* What to do *
Your output should be the lines of the entries below, exactly, from the first one through the line that holds "## layout by".

(Stored items)
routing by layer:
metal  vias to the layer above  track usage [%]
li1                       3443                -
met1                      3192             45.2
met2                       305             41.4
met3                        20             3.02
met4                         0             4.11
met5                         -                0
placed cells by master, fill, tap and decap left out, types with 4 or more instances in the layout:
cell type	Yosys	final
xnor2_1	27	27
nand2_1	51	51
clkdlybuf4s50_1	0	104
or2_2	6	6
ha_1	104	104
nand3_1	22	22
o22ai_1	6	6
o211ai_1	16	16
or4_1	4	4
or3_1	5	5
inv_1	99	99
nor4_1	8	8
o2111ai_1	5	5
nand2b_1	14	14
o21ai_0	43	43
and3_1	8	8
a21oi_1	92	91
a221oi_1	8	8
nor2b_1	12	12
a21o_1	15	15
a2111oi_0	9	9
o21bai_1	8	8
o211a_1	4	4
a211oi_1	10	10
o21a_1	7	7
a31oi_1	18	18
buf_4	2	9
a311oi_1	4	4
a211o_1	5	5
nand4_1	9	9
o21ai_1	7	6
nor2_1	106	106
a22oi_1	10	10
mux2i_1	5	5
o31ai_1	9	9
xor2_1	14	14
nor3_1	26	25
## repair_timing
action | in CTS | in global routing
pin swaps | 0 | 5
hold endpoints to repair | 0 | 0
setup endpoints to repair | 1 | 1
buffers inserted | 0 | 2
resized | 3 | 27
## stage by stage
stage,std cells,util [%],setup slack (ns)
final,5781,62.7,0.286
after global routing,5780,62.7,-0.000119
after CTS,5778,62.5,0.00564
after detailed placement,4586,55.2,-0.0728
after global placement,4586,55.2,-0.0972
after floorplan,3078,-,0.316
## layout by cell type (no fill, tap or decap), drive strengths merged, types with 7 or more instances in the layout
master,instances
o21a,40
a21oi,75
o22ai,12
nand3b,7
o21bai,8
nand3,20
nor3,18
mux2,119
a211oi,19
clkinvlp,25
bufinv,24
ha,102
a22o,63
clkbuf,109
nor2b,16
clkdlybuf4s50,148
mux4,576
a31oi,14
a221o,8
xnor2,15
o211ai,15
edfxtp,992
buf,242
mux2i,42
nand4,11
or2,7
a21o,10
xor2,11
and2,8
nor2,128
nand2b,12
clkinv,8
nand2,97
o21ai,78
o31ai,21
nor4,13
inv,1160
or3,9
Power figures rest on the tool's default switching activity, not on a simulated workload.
### config.mk
export PLATFORM = sky130hd
export DESIGN_NAME = ALU_ALUCntrol
export DESIGN_NICKNAME = ALU_ALUCntrol
export VERILOG_FILES = /design/flow/design.v
export SDC_FILE = /design/flow/constraint.sdc
export NUM_CORES = 4
export LEC_CHECK = 1
export CORE_UTILIZATION = 50
### constraint.sdc
current_design ALU_ALUCntrol

set clk_period 30.5
set clk_io_pct 0.2

create_clock -name clk0 -period $clk_period

set non_clock_inputs [all_inputs -no_clocks]
set_input_delay [expr $clk_period * $clk_io_pct] -clock clk0 $non_clock_inputs
set_output_delay [expr $clk_period * $clk_io_pct] -clock clk0 [all_outputs]
### design.v
`timescale 1ns / 1ps
module ALU(ALU_Ctl, A, B, Output, Zero_Flag);
	input [3:0] ALU_Ctl;
	input [31:0] A, B;
	output reg [31:0] Output;
	output  Zero_Flag;
	always @(ALU_Ctl, A, B) begin
		case(ALU_Ctl)
		4'b0000: Output = A & B;	 
		4'b0001: Output =  A | B;	 
		4'b0010: Output = A + B;	 
		4'b0110: Output = A - B; 	 
		4'b0111: Output = ( A < B ) ? 32'b1 : 32'b0;  
		4'b1100: Output = ~( A | B );  
		default : Output = 32'hX;
		endcase
	end
	assign Zero_Flag = (Output) ? 1'b0 : 1'b1;
endmodule
`timescale 1ns / 1ps
module ALU_ALUCntrol(
input   [5:0] FuncCode,
	input   [1:0] ALU_op,
	input  [31:0] A, B,
	output  [31:0] Output,
	output 		  Zero_Flag
    );
		wire [3:0] ALU_Ctl;
		ALU_Control	a1( FuncCode , ALU_op, ALU_Ctl);
		ALU alu1 ( ALU_Ctl, A, B, Output, Zero_Flag);
endmodule
`timescale 1ns / 1ps
module ALU_Control(FuncCode , ALU_op, ALU_Ctl);
	input [5:0] FuncCode;
	input [1:0] ALU_op;
	output reg[3:0] ALU_Ctl;
	always @(FuncCode, ALU_op) begin
		casex({FuncCode, ALU_op})
		{6'b100000, 2'b10} : ALU_Ctl = 4'b0010;   
		{6'b100010, 2'b10} : ALU_Ctl = 4'b0110;  
		{6'b100100, 2'b10} : ALU_Ctl = 4'b0000;  
		{6'b100101, 2'b10} : ALU_Ctl = 4'b0001;  
		{6'b101010, 2'b10} : ALU_Ctl = 4'b0111;  
		{6'b100111, 2'b10} : ALU_Ctl = 4'b1100;  
		{6'bXXXXXX, 2'b00} : ALU_Ctl = 4'b0010;  
		{6'bXXXXXX, 2'bX1} : ALU_Ctl = 4'b0110;  
		default: ALU_Ctl = 4'bXXXX;
		endcase
	end
endmodule
### run.sh
#!/bin/bash
# OpenROAD 26Q1-2900-gdf79404cd8, Yosys 0.63+post, stock flow scripts
make -C /OpenROAD-flow-scripts/flow DESIGN_CONFIG=/design/flow/config.mk WORK_HOME=/design/flow/orfs finish
==> job_summary.md <==
## Synthesis and layout report

| Metric | Value |
|---|---|
| Final HPWL DP | `about 17,000 µm` |
| Die Span Y | `roughly 110 µm` |
| Die Wd | `roughly 110 µm` |
| Post-route ant nets | `0` |
| Power density over cell area | `19.6 mW/mm²` |
| Worst hold path class | `primary input to primary output` |
| Cells in synth_stat.txt | `913` |
| GP Congestion | `between 1 and 1.5` |
| Cell resize tally after clock tree synthesis | `0` |
| Max cap viols | `0` |
| Reg area | `0 µm²` |
| Setup Viol. Count Final | `0` |
| Routed wire length | `approximately 21,000 µm` |
| Met1 usage | `51.6%` |
| Setup crit end kind | `primary output` |
| Crit share post-route | `between 50% and 60%` |
| Diodes inserted | `0` |
| Fin crit period | `16.88 ns` |
| Max-slew violations | `0` |
| Crit. Startpoint | `B[0]` |
| GRT met2 Usage | `49.3%` |
| Final core utilization | `around three fifths` |
| Row count | `39` |
| Final Non-Filler Cells | `about 1,100` |
| Final Worst Setup Slack | `about 14 ns` |
| Count of different cell masters after synthesis | `around 76` |
| Lkg Pwr | `about 0.0032 µW` |
| RSZ-0062 raised after global routing | `no` |
| Placed Instance Area | `0.00708 mm²` |
| Busiest grt layer | `met1` |
| Setup TNS | `0 ns` |
| Max-area cell share | `21.7%` |
| Core area | `around 0.012 mm²` |
| Setup bufs post-CTS | `0` |
| Rel. slew slack | `between 30% and 40%` |
| Yosys warns | `2` |
| Tool warnings | `approximately 110` |
| Status | `completed` |
| Die Size | `0.0124 mm²` |
| Synth Instances | `a little over 900` |
| Routed vias | `7,177` |
| Gr usage total | `34.0%` |
| Critical path peak fanout | `5` |
| Final Hold Fails | `0` |
| Initial antenna violation count | `0` |
| Synth top cell by count | `nor2_1` |
| # DRC | `0` |
| Vias in the first global route | `between 6,000 and 7,000` |
| Syn Area/Cell | `~6.6 µm²` |
| Cell area after layout | `slightly above 0.007 mm²` |
| Synth area leader | `ha_1` |
| Max VDD drop | `0.0112 mV` |
| Drt initial violations | `a little over 700` |
| GR Overflow Total | `0` |
| Hold buffers post-CTS | `0` |
| Biggest area cells | `ha_1 22%, a21oi_1 7.7%, nor2_1 6.6%` |
| 1st-pass router iterations | `24` |
| Fp_density | `52.0%` |
| Synthesized cell area | `around 0.006 mm²` |
| Largest net degree at the start of global routing | `38` |
| Area Growth Syn to Fin | `18.3%` |
| CP Data Required Time | `approximately 24 ns` |
| Crit path kind | `primary input to primary output` |
| Worst Hold Launch | `B[31]` |
| Slew @ Worst Pin | `approximately 0.9 ns` |
| CP arrival | `between 10 and 15 ns` |
| # port buffers | `between 100 and 150` |
| Boundary Pins | `roughly 110` |
| Startpoint types | `primary input` |
| Global routing usage on met3 | `under 10%` |
| First-pass GRT wire length | `33,800 µm` |
| # clk buffers | `0` |
| Fmax | `around 0.059 GHz` |
| Layout cell share with drive strength beyond 1 | `4.18%` |
| Vias per inst | `6.39` |
| Wire length per cell | `around 19 µm` |
| Post-synth top cells | `106 x nor2_1, 104 x ha_1, 99 x inv_1` |
| Registers | `0` |
| Place WS | `around 14 ns` |
| Placed Instances | `around 1,100` |
| Yosys stat area | `between 0.005 and 0.006 mm²` |
| Post-synth seq share | `0%` |
[cell families (layout without fill, tap and decap cells)]
logic type	count (synthesis)	in the layout	synth area share, %
AND-OR/OR-AND	325	325	37.7
XOR/XNOR	41	41	6.00
adder cells (fa/ha/maj)	106	106	22.4
buffers and inverters	149	216	9.83
multiplexers	5	5	0.837
AND/OR/NAND/NOR	287	287	23.2
[metal layers]
metal  vias to the layer above  wire, µm
met2                       477      8450
met1                      3197      8920
met3                        45      2900
met4                         0       536
met5                         -         0
li1                       3458         -
[worst paths after layout]
path / cells after the start / end / slack [ns]
hold / removal: 5 / Output[31] / 13.40
setup / recovery: 16 / Zero_Flag / 13.62
[layout by cell type, fill, tap and decap left out, types with 9 or more instances in the layout]
master and count:
o211ai_1 16, clkdlybuf4s50_1 104, inv_1 99, xnor2_1 27, o21ai_0 43, a2111oi_0 9, a211oi_1 10, ha_1 104
nand3_1 22, buf_4 9, nor2b_1 12, o31ai_1 9, nor2_1 106, a31oi_1 18, a21oi_1 91, nand4_1 9
xor2_1 14, nand2b_1 14, a22oi_1 10, nor3_1 26, a21o_1 15, nand2_1 51
[report_power, final]
part	switching, µW	internal, µW
logic	77.9	60.8
registers	0	0
clock network	0	0
total	77.9	60.8
[metrics by stage]
stage / total power [µW] / hold slack, ns
floorplan: 84.3 / 12.41
global placement: 135 / 13.39
detailed placement: 135 / 13.40
CTS: 136 / 13.41
global route: 152 / 13.47
finish: 139 / 13.40
[critical path, stage by stage]
cell and delay, ns:
clkdlybuf4s50_1 0.53, ha_1 0.26, inv_1 0.07, fa_1 0.39
nand2b_1 0.21, a2111oi_4 0.50, o21ai_1 0.19, a2111oi_1 0.57
or3b_1 0.32, mux2i_1 0.22, a21oi_1 0.10, nor4_1 0.33
nand4b_1 0.22, nor2_1 0.14, nor3b_2 0.15, clkdlybuf4s50_1 0.47
[final cells by class]
type | count | area (µm²)
well taps | 143 | 179
repair buffers | 114 | 1110
fillers | 1043 | 4440
multi-input cells | 764 | 5400
inverters | 102 | 383
No activity file was given, so power comes from the tool's default toggle rates.
<file path="flow/run.sh">
#!/bin/bash
# OpenROAD 26Q1-2900-gdf79404cd8, Yosys 0.63+post, stock flow scripts
make -C /OpenROAD-flow-scripts/flow DESIGN_CONFIG=/design/flow/config.mk WORK_HOME=/design/flow/orfs finish
</file>
<file path="flow/constraint.sdc">
current_design Exercise1

set clk_period 3.6
set clk_io_pct 0.2

create_clock -name clk0 -period $clk_period [get_ports {clk}]

set non_clock_inputs [all_inputs -no_clocks]
set_input_delay [expr $clk_period * $clk_io_pct] -clock clk0 $non_clock_inputs
set_output_delay [expr $clk_period * $clk_io_pct] -clock clk0 [all_outputs]
</file>
<file path="flow/config.mk">
export PLATFORM = sky130hd
export DESIGN_NAME = Exercise1
export DESIGN_NICKNAME = Exercise1
export VERILOG_FILES = /design/flow/design.v
export SDC_FILE = /design/flow/constraint.sdc
export NUM_CORES = 4
export LEC_CHECK = 1
export CORE_UTILIZATION = 30
</file>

* Completed exercise *
routing by layer:
metal  vias to the layer above  track usage [%]
li1                       3443                -
met1                      3192             45.2
met2                       305             41.4
met3                        20             3.02
met4                         0             4.11
met5                         -                0
placed cells by master, fill, tap and decap left out, types with 4 or more instances in the layout:
cell type	Yosys	final
xnor2_1	27	27
nand2_1	51	51
clkdlybuf4s50_1	0	104
or2_2	6	6
ha_1	104	104
nand3_1	22	22
o22ai_1	6	6
o211ai_1	16	16
or4_1	4	4
or3_1	5	5
inv_1	99	99
nor4_1	8	8
o2111ai_1	5	5
nand2b_1	14	14
o21ai_0	43	43
and3_1	8	8
a21oi_1	92	91
a221oi_1	8	8
nor2b_1	12	12
a21o_1	15	15
a2111oi_0	9	9
o21bai_1	8	8
o211a_1	4	4
a211oi_1	10	10
o21a_1	7	7
a31oi_1	18	18
buf_4	2	9
a311oi_1	4	4
a211o_1	5	5
nand4_1	9	9
o21ai_1	7	6
nor2_1	106	106
a22oi_1	10	10
mux2i_1	5	5
o31ai_1	9	9
xor2_1	14	14
nor3_1	26	25
## repair_timing
action | in CTS | in global routing
pin swaps | 0 | 5
hold endpoints to repair | 0 | 0
setup endpoints to repair | 1 | 1
buffers inserted | 0 | 2
resized | 3 | 27
## stage by stage
stage,std cells,util [%],setup slack (ns)
final,5781,62.7,0.286
after global routing,5780,62.7,-0.000119
after CTS,5778,62.5,0.00564
after detailed placement,4586,55.2,-0.0728
after global placement,4586,55.2,-0.0972
after floorplan,3078,-,0.316
## layout by cell type (no fill, tap or decap), drive strengths merged, types with 7 or more instances in the layout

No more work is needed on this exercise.